Bij arrest van het Hof van Cassatie dd. 28 mei 2019 (nr. P.19.0121.N, www.cass.be) heeft het Hof van Cassatie een belangrijk oordeel geveld met betrekking tot het bewijs van lichamelijke of psychologische ongeschiktheid tot het besturen van een motorvoertuig.
In het arrest wordt geoordeeld dat artikel 42 Wegverkeerswet of enig uitvoeringsbesluit een haarstaalanalyse niet uitsluiten als bewijs van lichamelijke of geestelijke ongeschiktheid tot het besturen van een motorvoertuig. Bovendien zijn de bepalingen inzake erkenning van laboratoria niet van toepassing op het onderzoek van een deskundige die een advies dient te verlenen over de eventuele rijgeschiktheid.
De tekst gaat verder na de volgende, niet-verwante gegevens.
Context: an optimization exercise on an open-source flow, tuned for small area, a short achievable clock period and few clock cycles per item. The choices shown serve that exercise and are no tape-out recipe. In this exercise RTL edits were held to simulation tests only and were not proved equivalent to the original. Power and IR drop assume default switching activity.

--- config.mk ---
export PLATFORM = sky130hd
export DESIGN_NAME = gsc_compressor
export DESIGN_NICKNAME = gsc_compressor
export VERILOG_FILES = /design/flow/design.v
export SDC_FILE = /design/flow/constraint.sdc
export NUM_CORES = 8
export LEC_CHECK = 0
export CAP_MARGIN = 20
export CORE_MARGIN = 2
export CORE_UTILIZATION = 40
export SETUP_SLACK_MARGIN = 1.0
export SLEW_MARGIN = 20
--- constraint.sdc ---
create_clock -name core_clock -period 10.0 [get_ports {clk}]
set_input_delay 2.0000 -clock core_clock [delete_from_list [all_inputs] [get_ports {clk}]]
set_output_delay 2.0000 -clock core_clock [all_outputs]
set_load 0.01 [all_outputs]
--- design.v ---
module gsc_preds (
    input  wire [63:0] w,
    output wire [6:0]  p
);
    assign p[0] = (w == 64'd0);
    assign p[1] = (w == {64{1'b1}});
    assign p[2] = (w == {8{w[7:0]}});
    assign p[3] = (w != 64'd0) && ((w & (w - 64'd1)) == 64'd0);
    assign p[4] = (w[63:7]  == {57{1'b0}}) || (w[63:7]  == {57{1'b1}});
    assign p[5] = (w[63:15] == {49{1'b0}}) || (w[63:15] == {49{1'b1}});
    assign p[6] = (w[63:31] == {33{1'b0}}) || (w[63:31] == {33{1'b1}});
endmodule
De haarstaalanalyse mag aldus worden uitgevoerd in een niet-erkend laboratorium (bij gebrek aan duidelijk juridisch kader).
Het vonnis dat oordeelt dat
- de gerechtsdeskundige zijn opdracht naar behoren heeft uitgevoerd en hierbij de argumenten van partijen heeft ontmoet,
- de deskundige grondig alle voorhanden zijnde stukken heeft nagezien,
- in een grondig gemotiveerd verslag een correcte analyse heeft gemaakt,
- zich hierbij in grote mate heeft laten leiden door vaststellingen van een niet-erkend laboratorium, hetgeen zijn beoordeling en besluit echter niet in het gedrang brengt,
- het gebrek aan juridisch kadar voor de analyse van een haarstaal geen afbreuk doet aan de overtuiging van de rechtbank
verantwoordt de beslissing tot rijongeschiktheid volgens het Hof van Cassatie op correcte wijze naar recht.
Nota bene. Ingevolge de wijziging van artikel 42 Wegverkeerswet werd het rijverbod door de Correctionele Rechtbank niet voorgoed uitgesproken, doch wel “voor een duur afhankelijk van het bewijs dat betrokkene niet meer ongeschikt is een motorvoertuig te besturen“.